- **What you will do**:
The answer should consist of every line in the material below that has the word "high".
Segment Start: Data to use
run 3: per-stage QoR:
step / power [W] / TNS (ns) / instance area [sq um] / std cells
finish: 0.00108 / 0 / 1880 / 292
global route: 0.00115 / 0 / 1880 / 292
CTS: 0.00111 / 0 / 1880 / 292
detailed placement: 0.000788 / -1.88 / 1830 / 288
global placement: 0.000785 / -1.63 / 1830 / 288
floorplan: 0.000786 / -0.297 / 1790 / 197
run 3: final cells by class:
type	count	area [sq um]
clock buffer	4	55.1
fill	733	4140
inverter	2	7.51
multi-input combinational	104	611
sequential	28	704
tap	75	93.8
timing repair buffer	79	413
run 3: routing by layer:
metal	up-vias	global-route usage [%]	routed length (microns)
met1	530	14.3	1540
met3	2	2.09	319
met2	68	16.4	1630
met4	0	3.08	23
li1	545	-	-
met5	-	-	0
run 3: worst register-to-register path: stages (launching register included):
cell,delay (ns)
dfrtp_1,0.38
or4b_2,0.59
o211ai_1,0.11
$ cat src/logic/ppp_consts.svh
`ifndef PPP_CONSTS_SVH
`define PPP_CONSTS_SVH

// Register offsets within the port window
`define PPP_OFS_DATA        2'h0
`define PPP_OFS_STATUS      2'h1
`define PPP_OFS_CONTROL     2'h2

// Status bit positions
`define PPP_ST_BUSY         7
`define PPP_ST_ACK          6
`define PPP_ST_PAPER_END    5
`define PPP_ST_SELECTED     4
`define PPP_ST_ERROR_N      3

// Control bit positions
`define PPP_CT_DIR_IN       5
`define PPP_CT_IRQ_EN       4
`define PPP_CT_SELECT_IN    3
`define PPP_CT_INIT_N       2
`define PPP_CT_AUTO_LF      1
`define PPP_CT_STROBE       0

// Writable control bits and their reset value (init asserted, all else idle)
`define PPP_CT_MASK         8'h3F
`define PPP_CT_RESET        8'h00
`define PPP_DATA_RESET      8'h00

// Peripheral timing, printed figures in nanoseconds
`define PPP_CLK_PERIOD_NS   5
`define PPP_STROBE_MIN_NS   500
`define PPP_SETUP_MIN_NS    500
`define PPP_INIT_MIN_NS     50000
`define PPP_ACK_TYP_NS      5000

// Cycle counts, least times rounded up
`define PPP_CYC(ns)         (((ns) + `PPP_CLK_PERIOD_NS - 1) / `PPP_CLK_PERIOD_NS)

`endif

$ cat src/logic/ppp_pkg.sv
package ppp_pkg;

	// Host command as it enters the port
	typedef struct packed
	{
		logic       wr;
		logic       rd;
		logic [1:0] addr;
		logic [7:0] wdata;
	} ppp_req_t;

	// Sampled peripheral inputs
	typedef struct packed
	{
		logic busy;
		logic ack_n;
		logic paper_end;
		logic selected;
		logic error_n;
	} ppp_pins_t;

	// Data-path word handed toward the pins
	typedef struct packed
	{
		logic [7:0] data;
	} ppp_word_t;

	// Strobe sequencer states
	typedef enum logic [1:0]
	{
		PPP_IDLE  = 2'b00,
		PPP_SETUP = 2'b01,
		PPP_PULSE = 2'b10,
		PPP_HOLD  = 2'b11
	} ppp_state_t;

endpackage
`src/common/odl_defs.svh`:
```
// Constants for the octal DAC serial loader.
// Assumes inclusion by bare name from design and bench files.
`ifndef ODL_DEFS_SVH
`define ODL_DEFS_SVH
`define ODL_ADDR_W 3
`define ODL_CODE_W 8
`define ODL_WORD_W 11
`define ODL_CHANNELS 8
`define ODL_MIDSCALE 8'h80
`define ODL_SYNC_STAGES 2
`endif

```
`src/common/odl_pkg.sv`:
```
// Types for the octal DAC serial loader.
// Assumes odl_defs.svh is on the include path.
`include "odl_defs.svh"
package odl_pkg;
  typedef struct packed {
    logic [`ODL_ADDR_W-1:0] addr;
    logic [`ODL_CODE_W-1:0] code;
  } odl_word_type;
  typedef struct packed {
    logic select_n;
    logic sclk;
    logic sdata;
  } odl_pins_type;
  typedef enum logic [0:0] {
    ODL_IDLE = 1'b0,
    ODL_SHIFT = 1'b1
  } odl_state_type;
endpackage

```
`src/logic/odl_loader.sv`:
```
// Serial input logic of an eight-channel 8-bit DAC.
// Assumes the pins come from another domain; ref_clk samples them.
// Assumes sclk stays high and low for three ref_clk periods at least.
// Assumes select stays high for three ref_clk periods between frames.
`timescale 1ns/10ps
`include "odl_defs.svh"
module odl_loader #(
  parameter int CHANNELS = `ODL_CHANNELS,
  parameter int WORD_W = `ODL_WORD_W
) (
  input wire logic ref_clk,
  input wire logic reset,
  input wire logic select_n,
  input wire logic sclk,
  input wire logic serial_data_in,
  input wire logic midscale_preset_n,
  input wire logic power_down_n,
  output logic [CHANNELS*`ODL_CODE_W-1:0] dac_codes,
  output logic [CHANNELS-1:0] channel_loaded,
  output logic outputs_active
);
  odl_pkg::odl_pins_type pins_async;
  odl_pkg::odl_pins_type pins_sync;
  odl_pkg::odl_pins_type pins_idle;
  odl_pkg::odl_pins_type pins_prev_r;
  odl_pkg::odl_word_type word;
  odl_pkg::odl_state_type state_r;
  logic [1:0] ctl_sync;
  logic [WORD_W-1:0] shift_r;
  logic [`ODL_CODE_W-1:0] code_r [CHANNELS];
  logic [CHANNELS-1:0] load_sel;
  logic [CHANNELS-1:0] loaded_r;
  logic sclk_rise;
  logic commit;
  logic preset_n;

  // One-hot decode of channel index
  function automatic logic [CHANNELS-1:0] odl_decode(
    input logic [`ODL_ADDR_W-1:0] addr
  );
    logic [CHANNELS-1:0] hot;
    hot = '0;
    if (addr == 3'h0)
      hot[0] = 1'b1;
    else if (addr == 3'h1)
      hot[1] = 1'b1;
    else if (addr == 3'h2)
      hot[2] = 1'b1;
    else if (addr == 3'h3)
      hot[3] = 1'b1;
    else if (addr == 3'h4)
      hot[4] = 1'b1;
    else if (addr == 3'h5)
      hot[5] = 1'b1;
    else if (addr == 3'h6)
      hot[6] = 1'b1;
    else if (addr == 3'h7)
      hot[7] = 1'b1;
    return hot;
  endfunction

  assign pins_async.select_n = select_n;
  assign pins_async.sclk = sclk;
  assign pins_async.sdata = serial_data_in;
  assign pins_idle.select_n = 1'b1;
  assign pins_idle.sclk = 1'b1;
  assign pins_idle.sdata = 1'b0;

  // Pins cross into ref_clk here; nothing reads stage one
  odl_sync #(.WIDTH(3)) u_pin_sync (
    .ref_clk(ref_clk),
    .reset(reset),
    .async_in(pins_async),
    .reset_value(pins_idle),
    .sync_out(pins_sync)
  );

  // Preset and power-down levels share one synchroniser
  odl_sync #(.WIDTH(2)) u_ctl_sync (
    .ref_clk(ref_clk),
    .reset(reset),
    .async_in({midscale_preset_n, power_down_n}),
    .reset_value(2'h3),
    .sync_out(ctl_sync)
  );
  assign preset_n = ctl_sync[1];

  // Edge detection on synchronised copies only
  always_ff @(posedge ref_clk)
  begin
    if (reset)
      pins_prev_r <= pins_idle;
    else
      pins_prev_r <= pins_sync;
  end

  assign sclk_rise = pins_sync.sclk & ~pins_prev_r.sclk;
  // Select rising edge commits
  // Only an open frame may commit, so reset never loads
  always_comb
  begin
    commit = 1'b0;
    case (state_r)
      odl_pkg::ODL_IDLE:
        commit = 1'b0;
      odl_pkg::ODL_SHIFT:
        commit = pins_sync.select_n;
      default:
        commit = 1'b0;
    endcase
  end

  // Tracks whether a frame is open
  always_ff @(posedge ref_clk)
  begin
    if (reset)
      state_r <= odl_pkg::ODL_IDLE;
    else
      case (state_r)
        odl_pkg::ODL_IDLE:
          if (!pins_sync.select_n)
            state_r <= odl_pkg::ODL_SHIFT;
        odl_pkg::ODL_SHIFT:
          if (pins_sync.select_n)
            state_r <= odl_pkg::ODL_IDLE;
        default:
          state_r <= odl_pkg::ODL_IDLE;
      endcase
  end

  // Shift one bit per rising clock
  always_ff @(posedge ref_clk)
  begin
    if (reset)
      shift_r <= '0;
    else if (!pins_sync.select_n && sclk_rise)
      // Oldest bit falls off the top
      shift_r <= {shift_r[WORD_W-2:0], pins_sync.sdata};
  end

  // Address above, code below, MSB first
  // Surplus bits between address and code of a wider shifter never reach the word
  always_comb
  begin
    word.addr = shift_r[WORD_W-1 -: `ODL_ADDR_W];
    word.code = shift_r[`ODL_CODE_W-1:0];
  end
  // Index equals address, channel number is index plus one
  assign load_sel = commit ? odl_decode(word.addr) : '0;

  // Channel registers, one per DAC
  genvar ch;
  generate
    for (ch = 0; ch < CHANNELS; ch++)
    begin : g_chan
      always_ff @(posedge ref_clk)
      begin
        if (reset || !preset_n)
          code_r[ch] <= `ODL_MIDSCALE;
        else if (load_sel[ch])
          code_r[ch] <= word.code;
      end
      assign dac_codes[ch*`ODL_CODE_W +: `ODL_CODE_W] = code_r[ch];
    end
  endgenerate

  // One-cycle pulse per channel update
  // Preset wins over a load that falls in the same cycle
  always_ff @(posedge ref_clk)
  begin
    if (reset)
      loaded_r <= '0;
    else
      loaded_r <= preset_n ? load_sel : '0;
  end
  assign channel_loaded = loaded_r;

  // Shutdown keeps codes; only the output state follows the pin
  assign outputs_active = ctl_sync[0];
endmodule // odl_loader

```
`src/logic/odl_sync.sv`:
```
// Two-stage synchroniser for a bundle of asynchronous pins.
// Assumes the first stage is read only by the second stage.
`timescale 1ns/10ps
`include "odl_defs.svh"
module odl_sync #(
  parameter int WIDTH = 3
) (
  input wire logic ref_clk,
  input wire logic reset,
  input wire logic [WIDTH-1:0] async_in,
  input wire logic [WIDTH-1:0] reset_value,
  output logic [WIDTH-1:0] sync_out
);
  logic [WIDTH-1:0] stage1_r;
  logic [WIDTH-1:0] stage2_r;
  always_ff @(posedge ref_clk)
  begin
    if (reset)
    begin
      stage1_r <= reset_value;
      stage2_r <= reset_value;
    end
    else
    begin
      stage1_r <= async_in;
      stage2_r <= stage1_r;
    end
  end
  assign sync_out = stage2_r;
endmodule // odl_sync

```
`config.mk`:
```
export PLATFORM = sky130hd
export DESIGN_NAME = odl_loader
export DESIGN_NICKNAME = d
export VERILOG_FILES = /design/src/common/odl_pkg.sv /design/src/logic/odl_loader.sv /design/src/logic/odl_sync.sv
export VERILOG_INCLUDE_DIRS = /design/src /design/src/common
export SDC_FILE = /design/constraint.sdc
export NUM_CORES = 1
export LEC_CHECK = 0
export BUFFER_PORTS_ARGS = -buffer_cell sky130_fd_sc_hd__buf_2
export CAP_MARGIN = 30
export CORE_MARGIN = 3
export CORE_UTILIZATION = 48
export CTS_BUF_LIST = sky130_fd_sc_hd__clkbuf_16
export DETAILED_ROUTE_END_ITERATION = 6
export PLACE_DENSITY = 0.85
export SETUP_SLACK_MARGIN = 0.05
export SYNTH_ARGS = -nofsm -noshare
export SYNTH_HDL_FRONTEND = slang
export SYNTH_SLANG_ARGS = --single-unit
```
`constraint.sdc`:
```
create_clock -name ref_clk -period 1.9 [get_ports ref_clk]
set_input_delay 0.19 -clock ref_clk [delete_from_list [all_inputs] [get_ports ref_clk]]
set_output_delay 0.19 -clock ref_clk [all_outputs]
set_load 0.1 [all_outputs]
```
Segment End: Data to use
- **Solution to this task**:
// Assumes sclk stays high and low for three ref_clk periods at least.
// Assumes select stays high for three ref_clk periods between frames.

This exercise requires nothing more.